While I was recently walking through IKEA, admiring the signs in ersatz-Swedish, my lower back decided to go into one of its intermittent spasms. By the time I got home I was hobbled. So far a bottle of Motrin and a dollop of Ben-Gay have had little efficacy.  It spoiled my evening. I had hoped to do a few things but the psoas muscles are on strike. I was going to clean out the freezers this evening but this now has to wait. I’ve been obliged to sit still and not move, something that doesn’t come easy to me.  On the bright side, I have time to sit and think and compose.

The House of Spo has two freezers. One is the pull-out drawer under the fridge and the other is a standing white cube-shaped type. Both are full up with tupperware and freezer bags of dubious nature and  unrecognized objects.  I was being naif thinking I would be able to remember what is what and when I put them in. Frozen they all look alike, other than the slices of Christmas pudding which I daresay is two years old now. I suspect even frozen foods have a ‘shelf life’ and I should either thaw and eat what’s there or throw them out as lost causes.

Before I put anything else in cryogenic containers I should come up with some plan of action to identify and keep tabs of what’s in there.  What is obvious are the frozen vegetables and the frozen pizzas. The former seem to stay for months while the latter tend to  escape Houdini-style no matter how deep I bury them under the mystery meats.

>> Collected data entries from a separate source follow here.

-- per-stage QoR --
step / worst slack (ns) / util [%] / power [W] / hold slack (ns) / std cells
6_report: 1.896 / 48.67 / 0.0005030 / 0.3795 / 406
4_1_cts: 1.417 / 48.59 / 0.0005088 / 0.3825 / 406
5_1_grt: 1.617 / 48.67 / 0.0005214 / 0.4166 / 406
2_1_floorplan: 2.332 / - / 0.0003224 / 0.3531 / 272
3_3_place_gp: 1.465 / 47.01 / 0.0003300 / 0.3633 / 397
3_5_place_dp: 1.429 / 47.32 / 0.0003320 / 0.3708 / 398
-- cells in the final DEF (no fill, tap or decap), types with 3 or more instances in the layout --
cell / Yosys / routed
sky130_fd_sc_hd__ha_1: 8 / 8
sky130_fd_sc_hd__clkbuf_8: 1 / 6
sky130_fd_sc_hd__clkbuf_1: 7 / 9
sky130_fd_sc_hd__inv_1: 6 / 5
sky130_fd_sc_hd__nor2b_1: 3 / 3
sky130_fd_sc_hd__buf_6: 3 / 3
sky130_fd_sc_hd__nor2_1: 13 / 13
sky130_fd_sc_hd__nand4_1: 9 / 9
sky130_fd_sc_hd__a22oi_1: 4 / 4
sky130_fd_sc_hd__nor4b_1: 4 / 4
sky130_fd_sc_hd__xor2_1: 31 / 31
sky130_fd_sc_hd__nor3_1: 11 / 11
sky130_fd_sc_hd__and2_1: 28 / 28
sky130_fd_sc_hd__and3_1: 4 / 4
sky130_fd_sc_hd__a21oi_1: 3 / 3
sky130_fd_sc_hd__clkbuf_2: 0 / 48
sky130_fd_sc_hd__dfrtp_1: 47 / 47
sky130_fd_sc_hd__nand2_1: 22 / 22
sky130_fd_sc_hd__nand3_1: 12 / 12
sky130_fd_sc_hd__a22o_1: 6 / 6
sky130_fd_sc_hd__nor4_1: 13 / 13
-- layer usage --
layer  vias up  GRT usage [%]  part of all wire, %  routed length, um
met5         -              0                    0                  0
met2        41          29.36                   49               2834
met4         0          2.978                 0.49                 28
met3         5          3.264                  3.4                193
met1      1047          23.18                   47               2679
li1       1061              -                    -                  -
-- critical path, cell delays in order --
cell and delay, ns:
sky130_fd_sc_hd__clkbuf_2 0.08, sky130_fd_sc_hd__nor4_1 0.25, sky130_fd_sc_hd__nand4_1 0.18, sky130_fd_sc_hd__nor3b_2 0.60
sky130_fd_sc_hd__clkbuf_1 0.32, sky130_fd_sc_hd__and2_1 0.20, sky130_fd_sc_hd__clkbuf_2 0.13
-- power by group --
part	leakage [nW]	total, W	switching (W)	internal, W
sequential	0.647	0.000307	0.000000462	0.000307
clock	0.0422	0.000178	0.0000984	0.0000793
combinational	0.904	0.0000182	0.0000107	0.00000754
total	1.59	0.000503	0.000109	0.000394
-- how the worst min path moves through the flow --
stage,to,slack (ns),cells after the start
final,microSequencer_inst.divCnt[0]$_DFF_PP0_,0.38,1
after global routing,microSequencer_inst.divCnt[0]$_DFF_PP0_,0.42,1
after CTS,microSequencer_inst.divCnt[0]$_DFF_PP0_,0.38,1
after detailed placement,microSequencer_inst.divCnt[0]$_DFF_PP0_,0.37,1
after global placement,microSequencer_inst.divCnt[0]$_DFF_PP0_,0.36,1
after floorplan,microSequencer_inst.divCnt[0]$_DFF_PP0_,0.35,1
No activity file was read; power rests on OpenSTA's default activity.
## config.mk

```make
export PLATFORM = sky130hd
export DESIGN_NAME = img_capture_top
export DESIGN_NICKNAME = d
export VERILOG_FILES = /design/src/design/img_capture_pkg.sv /design/src/design/word_stream_if.sv /design/src/design/pixel_framer.sv /design/src/design/fletcher_trailer.sv /design/src/design/capture_stats.sv /design/src/design/word_fifo.sv /design/src/design/img_capture_top.sv
export SDC_FILE = /design/constraint.sdc
export NUM_CORES = 1
export LEC_CHECK = 0
export BUFFER_PORTS_ARGS = -buffer_cell sky130_fd_sc_hd__buf_2
export CAP_MARGIN = 20
export CORE_AREA = 2 2 260 211
export CTS_CLUSTER_DIAMETER = 40
export DETAILED_ROUTE_END_ITERATION = 10
export DIE_AREA = 0 0 262 213
export PLACE_DENSITY = 0.84
export SLEW_MARGIN = 30
export SYNTH_ARGS = -nofsm -noshare
export SYNTH_HDL_FRONTEND = slang
export SYNTH_SLANG_ARGS = --single-unit
```

## constraint.sdc

```tcl
create_clock -name clk -period 9.15 [get_ports clk]
set_clock_uncertainty 0.15 [all_clocks]
set_input_delay 2.2875 -clock clk [delete_from_list [all_inputs] [get_ports clk]]
set_output_delay 2.2875 -clock clk [all_outputs]
set_load 0.05 [all_outputs]
```
==> src/rtl/lane_defs.svh <==
// ========================================
// Lane switch sizing macros
// Lane count, FIFO depth and payload width
// ========================================

`ifndef LANE_DEFS_SVH
`define LANE_DEFS_SVH

// Number of independent lanes
`define LANE_COUNT 4

// Slots per lane FIFO
// Must be a power of two and one slot always stays free
`define LANE_DEPTH 4

// Payload width in bits
`define DATA_WIDTH 8

`endif

==> src/rtl/lane_pkg.sv <==
// ========================================
// Lane switch shared types
// ========================================

`default_nettype none

`include "lane_defs.svh"

package lane_pkg;

    // Payload carried through every lane
    typedef logic [`DATA_WIDTH-1:0] data_t;

    // Lane number as seen on both handshakes
    typedef logic [$clog2(`LANE_COUNT)-1:0] lane_id_t;

    // Output side handshake sequencing
    typedef enum logic [1:0] {
        // Looking for a non-empty lane
        COLLECT_IDLE,
        // out_req high and waiting for out_ack
        COLLECT_REQ,
        // out_req low and waiting for out_ack to drop
        COLLECT_RELEASE
    } collect_state_t;

endpackage : lane_pkg

`default_nettype wire

==> src/rtl/lane_fifo_if.sv <==
// ========================================
// Push and pop bundle of one lane FIFO
// ========================================

`timescale 1ns/1ps
`default_nettype none

interface lane_fifo_if;
    import lane_pkg::*;

    // Write side
    logic  push;
    data_t push_data;
    logic  full;

    // Read side
    logic  pop;
    data_t pop_data;
    logic  empty;

    // Dispatcher pushes only when full is low
    modport writer (output push, output push_data, input full);

    // Collector pops only when empty is low and reads the head
    modport reader (output pop, input pop_data, input empty);

    // Storage side owns the flags and the head data
    modport fifo (
        input  push, input  push_data, input  pop,
        output pop_data, output full, output empty
    );

endinterface : lane_fifo_if

`default_nettype wire

==> src/rtl/fifo.sv <==
// ========================================
// Lane FIFO
// Circular buffer with head always visible
// ========================================

`timescale 1ns/1ps
`default_nettype none

`include "lane_defs.svh"

module fifo #(
    parameter int FIFO_DEPTH = `LANE_DEPTH
) (
    input  logic       clk,
    input  logic       reset,
    lane_fifo_if.fifo  bus
);
    import lane_pkg::*;

    // Pointer width for a power-of-two depth
    localparam int PTR_W = $clog2(FIFO_DEPTH);

    // Storage array
    data_t mem [FIFO_DEPTH];

    // Read and write pointers
    logic [PTR_W-1:0] rd_ptr;
    logic [PTR_W-1:0] wr_ptr;

    // Pointer increments wrap naturally at the depth
    logic [PTR_W-1:0] rd_ptr_inc;
    logic [PTR_W-1:0] wr_ptr_inc;

    assign rd_ptr_inc = rd_ptr + 1'b1;
    assign wr_ptr_inc = wr_ptr + 1'b1;

    // Equal pointers mean nothing stored
    assign bus.empty = (wr_ptr == rd_ptr);

    // One slot kept free so full never aliases empty
    assign bus.full = (wr_ptr_inc == rd_ptr);

    // Head entry shown continuously
    assign bus.pop_data = mem[rd_ptr];

    // Payload storage without reset
    always_ff @(posedge clk) begin
        if (bus.push) begin
            mem[wr_ptr] <= bus.push_data;
        end
    end

    // Pointer update
    always_ff @(posedge clk) begin
        if (reset) begin
            rd_ptr <= '0;
            wr_ptr <= '0;
        end else begin
            if (bus.push) begin
                wr_ptr <= wr_ptr_inc;
            end
            // Head moves on the edge after the pop
            if (bus.pop) begin
                rd_ptr <= rd_ptr_inc;
            end
        end
    end

    // Writer must honour full
    a_no_push_when_full : assert property (
        @(posedge clk) disable iff (reset) !(bus.push && bus.full)
    ) else $error("push while full");

    // Reader must honour empty
    a_no_pop_when_empty : assert property (
        @(posedge clk) disable iff (reset) !(bus.pop && bus.empty)
    ) else $error("pop while empty");

endmodule : fifo

`default_nettype wire

==> src/flat_wrapper.sv <==
// flat-port wrapper written by rule: the top's interface ports become plain ports
module fifo_flat import lane_pkg::*;
#(
    parameter int FIFO_DEPTH = `LANE_DEPTH
)
  (clk, reset, bus_push, bus_push_data, bus_pop, bus_pop_data, bus_full, bus_empty);
  lane_fifo_if bus_i ();
  input  logic clk;
  input  logic reset;
  input wire logic [$bits(bus_i.push)-1:0] bus_push;
  input wire logic [$bits(bus_i.push_data)-1:0] bus_push_data;
  input wire logic [$bits(bus_i.pop)-1:0] bus_pop;
  output wire logic [$bits(bus_i.pop_data)-1:0] bus_pop_data;
  output wire logic [$bits(bus_i.full)-1:0] bus_full;
  output wire logic [$bits(bus_i.empty)-1:0] bus_empty;
  assign bus_i.push = bus_push;
  assign bus_i.push_data = bus_push_data;
  assign bus_i.pop = bus_pop;
  assign bus_pop_data = bus_i.pop_data;
  assign bus_full = bus_i.full;
  assign bus_empty = bus_i.empty;
  fifo #(.FIFO_DEPTH(FIFO_DEPTH)) u_core (.clk(clk), .reset(reset), .bus(bus_i));
endmodule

Certainly the simplest solution is pull out the unknown blocks one at a time and let them thaw and reveal themselves. As it is nearly 40C here this wouldn’t take long. In the past I am often disappointed along the line of why I bothered to freeze that in the first place.*

Spo-fans are welcome to leave tips in the comment how they manage the contents of their freezers.  The more bold ones can give me their addresses so I can ship them surprise packages.


*I suspect the answer is simple one: guilt. I make a large something or other, and then I feel too bad about washing it down the waste-pipe. So I freeze it for a nebulous later. Like Walt Disney, I hear.